▶ **Data section**:
<file path="src/rtl/pmc_pkg.sv">
// constants and types for the power mode controller
package pmc_pkg;
    // register byte offsets
    localparam logic [7:0] OFS_CTRL = 8'h00;
    localparam logic [7:0] OFS_CLK  = 8'h04;
    localparam logic [7:0] OFS_SENS = 8'h08;
    localparam logic [7:0] OFS_STBY = 8'h0c;
    localparam logic [7:0] OFS_STAT = 8'h10;
    localparam logic [7:0] OFS_RETN = 8'h14;
    // control register fields
    localparam int CTRL_STBY_BIT  = 0;
    localparam int CTRL_SLEEP_BIT = 1;
    // clock register fields
    localparam int CLK_EXT_BIT    = 0;
    localparam int CLK_CPU_LSB    = 4;
    localparam int CLK_TRIM_LSB   = 8;
    localparam int CLK_SDIV_LSB   = 16;
    localparam int CLK_PDIV_LSB   = 20;
    // standby enable register fields
    localparam int STBY_RTC_BIT   = 0;
    localparam int STBY_ALARM_BIT = 1;
    localparam int STBY_WKC_BIT   = 2;
    localparam int STBY_MASK_LSB  = 4;
    // status register fields
    localparam int STAT_MODE_LSB  = 0;
    localparam int STAT_BOR_BIT   = 2;
    localparam int STAT_CAUSE_LSB = 8;
    // mode codes shown in status
    localparam logic [1:0] MODE_RUN_CODE   = 2'h0;
    localparam logic [1:0] MODE_STBY_CODE  = 2'h1;
    localparam logic [1:0] MODE_SLEEP_CODE = 2'h2;
    // reset values
    localparam logic [31:0] RST_CLK  = 32'h0011_8000;
    localparam logic [31:0] RST_SENS = 32'h0000_0000;
    localparam logic [31:0] RST_STBY = 32'h0000_0007;
    localparam logic [31:0] RST_RETN = 32'h0000_0000;
    // axi answers
    localparam logic [1:0] RESP_OKAY   = 2'h0;
    localparam logic [1:0] RESP_SLVERR = 2'h2;
    // timing
    localparam int CLK_MHZ          = 200;
    localparam int SUPPLY_SETTLE_NS = 2000;
    localparam int OSC_START_NS     = 5000;
    localparam int BOOT_RESET_NS    = 1000;
    localparam int SUPPLY_CYC = (SUPPLY_SETTLE_NS * CLK_MHZ + 999) / 1000;
    localparam int OSC_CYC    = (OSC_START_NS * CLK_MHZ + 999) / 1000;
    localparam int BOOT_CYC   = (BOOT_RESET_NS * CLK_MHZ + 999) / 1000;
    localparam int CNT_W      = 16;

    typedef enum logic [2:0] {
        ST_RUN, ST_STBY_ENTER, ST_STBY, ST_STBY_SUPPLY, ST_STBY_OSC,
        ST_SLEEP, ST_SLEEP_WAKE
    } pm_state_t;

    typedef struct packed {
        logic        awvalid;
        logic [7:0]  awaddr;
        logic        wvalid;
        logic [31:0] wdata;
        logic [3:0]  wstrb;
        logic        bready;
        logic        arvalid;
        logic [7:0]  araddr;
        logic        rready;
    } axi_req_t;

    typedef struct packed {
        logic        awready;
        logic        wready;
        logic        bvalid;
        logic [1:0]  bresp;
        logic        arready;
        logic        rvalid;
        logic [31:0] rdata;
        logic [1:0]  rresp;
    } axi_rsp_t;

    typedef struct packed {
        logic       core_supply_en;
        logic       core_supply_low;
        logic       cpu_halt;
        logic       sys_reset;
        logic       osc_en;
        logic       clk_src_ext;
        logic [3:0] cpu_div;
        logic [7:0] osc_trim;
        logic       supervisor_en;
        logic       rtc_en;
        logic       alarm_en;
        logic       wake_ctrl_en;
    } pwr_ctl_t;
endpackage

</file>
<file path="src/rtl/clk_div_tick.sv">
// divides the system clock into a one-cycle tick for a clock domain
`timescale 1ns/100ps
module clk_div_tick #(
    parameter int DIV_W = 4
) (
    // clock and reset
    input  wire logic             clk_in,
    input  wire logic             rst_b_in,
    // control
    input  wire logic             run_in,
    input  wire logic [DIV_W-1:0] div_in,
    // tick
    output logic                  tick_out
);
    typedef struct packed {
        logic [DIV_W-1:0] cnt;
        logic             tick;
    } div_state_t;

    div_state_t cur_ff;
    div_state_t nxt_st;

    generate
        if (DIV_W < 1 || DIV_W > 16) begin : g_bad
            $error("clk_div_tick: DIV_W out of range");
        end
    endgenerate

    // count up to the divisor and tick once per period
    always_comb begin
        nxt_st = cur_ff;
        nxt_st.tick = 1'b0;
        if (!run_in) begin
            nxt_st.cnt = '0;
        end else if (cur_ff.cnt >= div_in) begin
            nxt_st.cnt  = '0;
            nxt_st.tick = 1'b1;
        end else begin
            nxt_st.cnt = cur_ff.cnt + 1'b1;
        end
    end

    // state register
    always_ff @(posedge clk_in) begin
        if (!rst_b_in) begin
            cur_ff <= '0;
        end else begin
            cur_ff <= nxt_st;
        end
    end

    assign tick_out = cur_ff.tick;
endmodule // clk_div_tick

</file>
<file path="src/rtl/power_mode_controller.sv">
// run, standby and sleep sequencing with an axi4-lite register file
//
// Local design decisions: register access over AXI4-Lite and the placing of the registers.
`timescale 1ns/100ps
// Overview of operation
// - three modes only: run, standby with retention, sleep without execution
// - core supply regulator stays enabled throughout run mode
// - cpu clock picks internal oscillator or external source, 16 MHz max
// - software lowers clock by oscillator trim or clock divisors
// - dividers derive sensor and peripheral clocks from system clock
// - software enables each sensor interface component in run mode
// - from run, software requests only standby or sleep
// - entering standby halts the cpu while keeping its state
// - standby lowers core supply voltage instead of switching it off
// - all registers and sram are kept throughout standby
// - entering standby switches off all sensor components automatically
// - rtc, alarm and wake controller follow software enables in standby
// - entering standby stops the internal oscillator automatically
// - enabled alarm or any of four enabled wake events returns to run
// - standby wakes fast; sleep wake restarts the system
// - brown-out holds off code execution while supply is invalid
// - leaving sleep resets state and boots; retention register survives
// - power supervisor is off in sleep and standby
module power_mode_controller
    import pmc_pkg::*;
#(
    parameter int N_WAKE  = 4,
    parameter int N_SENSE = 8
) (
    // clock and reset
    input  wire logic                   CLK_SYS_IN,
    input  wire logic                   RST_B_IN,
    // register bus
    input  wire pmc_pkg::axi_req_t      AXI_REQ_IN,
    output pmc_pkg::axi_rsp_t           AXI_RSP_OUT,
    // wake sources and supervision
    input  wire logic                   RTC_ALARM_IN,
    input  wire logic [N_WAKE-1:0]      WAKE_EVT_IN,
    input  wire logic                   BROWNOUT_IN,
    // power and clock controls
    output pmc_pkg::pwr_ctl_t           PWR_CTL_OUT,
    output logic [N_SENSE-1:0]          SENSOR_EN_OUT,
    output logic                        SENSOR_CLK_TICK_OUT,
    output logic                        PERIPH_CLK_TICK_OUT
);
    import pmc_pkg::*;

    typedef struct packed {
        pm_state_t         state;
        logic [CNT_W-1:0]  cnt;
        logic [31:0]       clk_reg;
        logic [31:0]       sens_reg;
        logic [31:0]       stby_reg;
        logic [31:0]       retn_reg;
        logic [N_WAKE:0]   cause;
        logic [N_WAKE-1:0] wake_s1;
        logic [N_WAKE-1:0] wake_s2;
        logic              alarm_s1;
        logic              alarm_s2;
        logic              bor_s1;
        logic              bor_s2;
        logic              aw_v;
        logic [7:0]        aw_a;
        logic              w_v;
        logic [31:0]       w_d;
        logic [3:0]        w_s;
        axi_rsp_t          rsp;
        pwr_ctl_t          pwr;
        logic [N_SENSE-1:0] sens_en;
    } pmc_state_t;

    pmc_state_t cur_ff;
    pmc_state_t nxt_st;
    logic       div_run;

    generate
        if (N_WAKE != 4 || N_SENSE < 1 || N_SENSE > 32) begin : g_bad
            $error("power_mode_controller: unsupported parameters");
        end
    endgenerate

    // merge write data into a register under byte strobes
    function automatic logic [31:0] merge_strb(
        input logic [31:0] old_v,
        input logic [31:0] new_v,
        input logic [3:0]  strb
    );
        logic [31:0] res;
        res = old_v;
        for (int i = 0; i < 4; i++) begin
            if (strb[i]) begin
                res[i*8 +: 8] = new_v[i*8 +: 8];
            end
        end
        return res;
    endfunction

    // mode code shown to software for a sequencer state
    function automatic logic [1:0] mode_code(input pm_state_t st);
        logic [1:0] m;
        case (st)
            ST_RUN:        m = MODE_RUN_CODE;
            ST_SLEEP,
            ST_SLEEP_WAKE: m = MODE_SLEEP_CODE;
            default:       m = MODE_STBY_CODE;
        endcase
        return m;
    endfunction

    // true for an offset the register file decodes
    function automatic logic is_mapped(input logic [7:0] a);
        return a == OFS_CTRL || a == OFS_CLK || a == OFS_SENS ||
               a == OFS_STBY || a == OFS_STAT || a == OFS_RETN;
    endfunction

    // next-state logic: bus slave, sequencer and outputs
    always_comb begin
        logic [N_WAKE:0] hit;
        logic            wake;
        logic            do_wr;
        logic [31:0]     rd;
        logic [31:0]     stat;
        hit   = '0;
        wake  = 1'b0;
        do_wr = 1'b0;
        rd    = '0;
        stat  = '0;
        nxt_st = cur_ff;

        // two-flop synchronisers for pin inputs
        nxt_st.wake_s1  = WAKE_EVT_IN;
        nxt_st.wake_s2  = cur_ff.wake_s1;
        nxt_st.alarm_s1 = RTC_ALARM_IN;
        nxt_st.alarm_s2 = cur_ff.alarm_s1;
        nxt_st.bor_s1   = BROWNOUT_IN;
        nxt_st.bor_s2   = cur_ff.bor_s1;

        // qualified wake sources
        if (cur_ff.stby_reg[STBY_WKC_BIT]) begin
            hit[N_WAKE-1:0] = cur_ff.wake_s2 &
                cur_ff.stby_reg[STBY_MASK_LSB +: N_WAKE];
        end
        hit[N_WAKE] = cur_ff.alarm_s2 & cur_ff.stby_reg[STBY_RTC_BIT] &
                      cur_ff.stby_reg[STBY_ALARM_BIT];
        wake = |hit;

        // write address and data are held in either order
        if (AXI_REQ_IN.awvalid && cur_ff.rsp.awready) begin
            nxt_st.aw_v = 1'b1;
            nxt_st.aw_a = AXI_REQ_IN.awaddr;
        end
        if (AXI_REQ_IN.wvalid && cur_ff.rsp.wready) begin
            nxt_st.w_v = 1'b1;
            nxt_st.w_d = AXI_REQ_IN.wdata;
            nxt_st.w_s = AXI_REQ_IN.wstrb;
        end
        if (cur_ff.rsp.bvalid && AXI_REQ_IN.bready) begin
            nxt_st.rsp.bvalid = 1'b0;
        end
        do_wr = cur_ff.aw_v && cur_ff.w_v && !cur_ff.rsp.bvalid;
        if (do_wr) begin
            nxt_st.aw_v       = 1'b0;
            nxt_st.w_v        = 1'b0;
            nxt_st.rsp.bvalid = 1'b1;
            nxt_st.rsp.bresp  = is_mapped(cur_ff.aw_a) ? RESP_OKAY
                                                       : RESP_SLVERR;
            case (cur_ff.aw_a)
                OFS_CLK: begin
                    nxt_st.clk_reg = merge_strb(cur_ff.clk_reg,
                        cur_ff.w_d, cur_ff.w_s);
                end
                OFS_SENS: begin
                    nxt_st.sens_reg = merge_strb(cur_ff.sens_reg,
                        cur_ff.w_d, cur_ff.w_s);
                end
                OFS_STBY: begin
                    nxt_st.stby_reg = merge_strb(cur_ff.stby_reg,
                        cur_ff.w_d, cur_ff.w_s);
                end
                OFS_RETN: begin
                    nxt_st.retn_reg = merge_strb(cur_ff.retn_reg,
                        cur_ff.w_d, cur_ff.w_s);
                end
                OFS_STAT: begin
                    // write one clears a wake cause bit
                    if (cur_ff.w_s[1]) begin
                        nxt_st.cause = cur_ff.cause &
                            ~cur_ff.w_d[STAT_CAUSE_LSB +: N_WAKE+1];
                    end
                end
                default: begin
                end
            endcase
        end

        // mode requests are taken only in run mode
        if (do_wr && cur_ff.aw_a == OFS_CTRL && cur_ff.w_s[0] &&
            cur_ff.state == ST_RUN) begin
            if (cur_ff.w_d[CTRL_STBY_BIT]) begin
                nxt_st.state = ST_STBY_ENTER;
            end else if (cur_ff.w_d[CTRL_SLEEP_BIT]) begin
                nxt_st.state = ST_SLEEP;
            end
        end

        // read channel
        stat[STAT_MODE_LSB +: 2] = mode_code(cur_ff.state);
        stat[STAT_BOR_BIT] = cur_ff.bor_s2;
        stat[STAT_CAUSE_LSB +: N_WAKE+1] = cur_ff.cause;
        case (AXI_REQ_IN.araddr)
            OFS_CLK:  rd = cur_ff.clk_reg;
            OFS_SENS: rd = cur_ff.sens_reg;
            OFS_STBY: rd = cur_ff.stby_reg;
            OFS_STAT: rd = stat;
            OFS_RETN: rd = cur_ff.retn_reg;
            default:  rd = '0;
        endcase
        if (cur_ff.rsp.rvalid && AXI_REQ_IN.rready) begin
            nxt_st.rsp.rvalid = 1'b0;
        end
        if (AXI_REQ_IN.arvalid && cur_ff.rsp.arready) begin
            nxt_st.rsp.rvalid = 1'b1;
            nxt_st.rsp.rdata  = rd;
            nxt_st.rsp.rresp  = is_mapped(AXI_REQ_IN.araddr) ? RESP_OKAY
                                                             : RESP_SLVERR;
        end

        // mode sequencer
        if (cur_ff.cnt != '0) begin
            nxt_st.cnt = cur_ff.cnt - 1'b1;
        end
        case (cur_ff.state)
            ST_RUN: begin
            end
            ST_STBY_ENTER: begin
                // cpu already paused; now drop the supply and clocks
                nxt_st.state = ST_STBY;
            end
            ST_STBY: begin
                if (wake) begin
                    nxt_st.state = ST_STBY_SUPPLY;
                    nxt_st.cnt   = CNT_W'(SUPPLY_CYC);
                end
            end
            ST_STBY_SUPPLY: begin
                if (cur_ff.cnt == '0) begin
                    nxt_st.state = ST_STBY_OSC;
                    nxt_st.cnt   = CNT_W'(OSC_CYC);
                end
            end
            ST_STBY_OSC: begin
                if (cur_ff.cnt == '0) begin
                    nxt_st.state = ST_RUN;
                end
            end
            ST_SLEEP: begin
                if (wake) begin
                    nxt_st.state = ST_SLEEP_WAKE;
                    nxt_st.cnt   = CNT_W'(SUPPLY_CYC + OSC_CYC + BOOT_CYC);
                end
            end
            ST_SLEEP_WAKE: begin
                if (cur_ff.cnt == '0) begin
                    // system state restarts; retention register kept
                    nxt_st.state    = ST_RUN;
                    nxt_st.clk_reg  = RST_CLK;
                    nxt_st.sens_reg = RST_SENS;
                    nxt_st.stby_reg = RST_STBY;
                    nxt_st.aw_v     = 1'b0;
                    nxt_st.w_v      = 1'b0;
                end
            end
            default: begin
                nxt_st.state = ST_RUN;
            end
        endcase

        // wake causes are sticky; a new cause wins over a clear
        if (wake && (cur_ff.state == ST_STBY ||
                     cur_ff.state == ST_SLEEP)) begin
            nxt_st.cause = nxt_st.cause | hit;
        end

        // power controls follow the next state
        nxt_st.pwr.core_supply_en = nxt_st.state != ST_SLEEP;
        nxt_st.pwr.core_supply_low = nxt_st.state == ST_STBY;
        nxt_st.pwr.osc_en = !(nxt_st.state == ST_STBY ||
                              nxt_st.state == ST_STBY_SUPPLY ||
                              nxt_st.state == ST_SLEEP);
        nxt_st.pwr.cpu_halt = nxt_st.state != ST_RUN ||
                              cur_ff.bor_s2;
        nxt_st.pwr.sys_reset = nxt_st.state == ST_SLEEP ||
                               nxt_st.state == ST_SLEEP_WAKE;
        nxt_st.pwr.supervisor_en = !(nxt_st.state == ST_STBY ||
                                     nxt_st.state == ST_SLEEP);
        nxt_st.pwr.clk_src_ext = nxt_st.clk_reg[CLK_EXT_BIT];
        nxt_st.pwr.cpu_div  = nxt_st.clk_reg[CLK_CPU_LSB +: 4];
        nxt_st.pwr.osc_trim = nxt_st.clk_reg[CLK_TRIM_LSB +: 8];
        nxt_st.pwr.rtc_en   = nxt_st.stby_reg[STBY_RTC_BIT];
        nxt_st.pwr.alarm_en = nxt_st.stby_reg[STBY_ALARM_BIT];
        nxt_st.pwr.wake_ctrl_en = nxt_st.stby_reg[STBY_WKC_BIT];
        if (nxt_st.state == ST_RUN) begin
            nxt_st.sens_en = nxt_st.sens_reg[N_SENSE-1:0];
        end else begin
            nxt_st.sens_en = '0;
        end

        // bus readiness for the next cycle
        nxt_st.rsp.awready = !nxt_st.aw_v && !nxt_st.rsp.bvalid;
        nxt_st.rsp.wready  = !nxt_st.w_v && !nxt_st.rsp.bvalid;
        nxt_st.rsp.arready = !nxt_st.rsp.rvalid;
    end

    // state register
    always_ff @(posedge CLK_SYS_IN) begin
        if (!RST_B_IN) begin
            cur_ff          <= '0;
            cur_ff.state    <= ST_RUN;
            cur_ff.clk_reg  <= RST_CLK;
            cur_ff.sens_reg <= RST_SENS;
            cur_ff.stby_reg <= RST_STBY;
            cur_ff.retn_reg <= RST_RETN;
            cur_ff.pwr.core_supply_en <= 1'b1;
            cur_ff.pwr.osc_en         <= 1'b1;
            cur_ff.pwr.supervisor_en  <= 1'b1;
            cur_ff.pwr.osc_trim <= RST_CLK[CLK_TRIM_LSB +: 8];
            cur_ff.pwr.cpu_div  <= RST_CLK[CLK_CPU_LSB +: 4];
            cur_ff.pwr.rtc_en   <= RST_STBY[STBY_RTC_BIT];
            cur_ff.pwr.alarm_en <= RST_STBY[STBY_ALARM_BIT];
            cur_ff.pwr.wake_ctrl_en <= RST_STBY[STBY_WKC_BIT];
            cur_ff.rsp.awready <= 1'b1;
            cur_ff.rsp.wready  <= 1'b1;
            cur_ff.rsp.arready <= 1'b1;
        end else begin
            cur_ff <= nxt_st;
        end
    end

    // derived clocks only run while the oscillator is up
    assign div_run = cur_ff.pwr.osc_en && !cur_ff.pwr.sys_reset;

    // sensor interface clock tick
    clk_div_tick #(
        .DIV_W (4)
    ) u_sens_div (
        .clk_in   (CLK_SYS_IN),
        .rst_b_in (RST_B_IN),
        .run_in   (div_run),
        .div_in   (cur_ff.clk_reg[CLK_SDIV_LSB +: 4]),
        .tick_out (SENSOR_CLK_TICK_OUT)
    );

    // peripheral clock tick
    clk_div_tick #(
        .DIV_W (4)
    ) u_peri_div (
        .clk_in   (CLK_SYS_IN),
        .rst_b_in (RST_B_IN),
        .run_in   (div_run),
        .div_in   (cur_ff.clk_reg[CLK_PDIV_LSB +: 4]),
        .tick_out (PERIPH_CLK_TICK_OUT)
    );

    // outputs straight from the state register
    assign AXI_RSP_OUT   = cur_ff.rsp;
    assign PWR_CTL_OUT   = cur_ff.pwr;
    assign SENSOR_EN_OUT = cur_ff.sens_en;
endmodule // power_mode_controller

</file>
<file path="config.mk">
export PLATFORM = sky130hd
export DESIGN_NAME = power_mode_controller
export DESIGN_NICKNAME = d
export VERILOG_FILES = /design/src/rtl/pmc_pkg.sv /design/src/rtl/clk_div_tick.sv /design/src/rtl/power_mode_controller.sv
export SDC_FILE = /design/constraint.sdc
export NUM_CORES = 1
export LEC_CHECK = 0
export ABC_AREA = 1
export BUFFER_PORTS_ARGS = -buffer_cell sky130_fd_sc_hd__buf_4
export CORE_MARGIN = 3
export CORE_UTILIZATION = 30
export DETAILED_ROUTE_END_ITERATION = 8
export SYNTH_ARGS = -nofsm -noshare
export SYNTH_HDL_FRONTEND = slang
export SYNTH_HIERARCHICAL = 1
export SYNTH_SLANG_ARGS = --single-unit
</file>
<file path="constraint.sdc">
create_clock -name CLK_SYS_IN -period 2.1 [get_ports CLK_SYS_IN]
set_clock_uncertainty 0.15 [all_clocks]
set_input_delay 0.21 -clock CLK_SYS_IN [delete_from_list [all_inputs] [get_ports CLK_SYS_IN]]
set_output_delay 0.21 -clock CLK_SYS_IN [all_outputs]
set_load 0.05 [all_outputs]
</file>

▶ **The task**: Across the records above, return every line that contains the word "interface".

▶ **Solution to this exercise**:
// - software enables each sensor interface component in run mode
    // sensor interface clock tick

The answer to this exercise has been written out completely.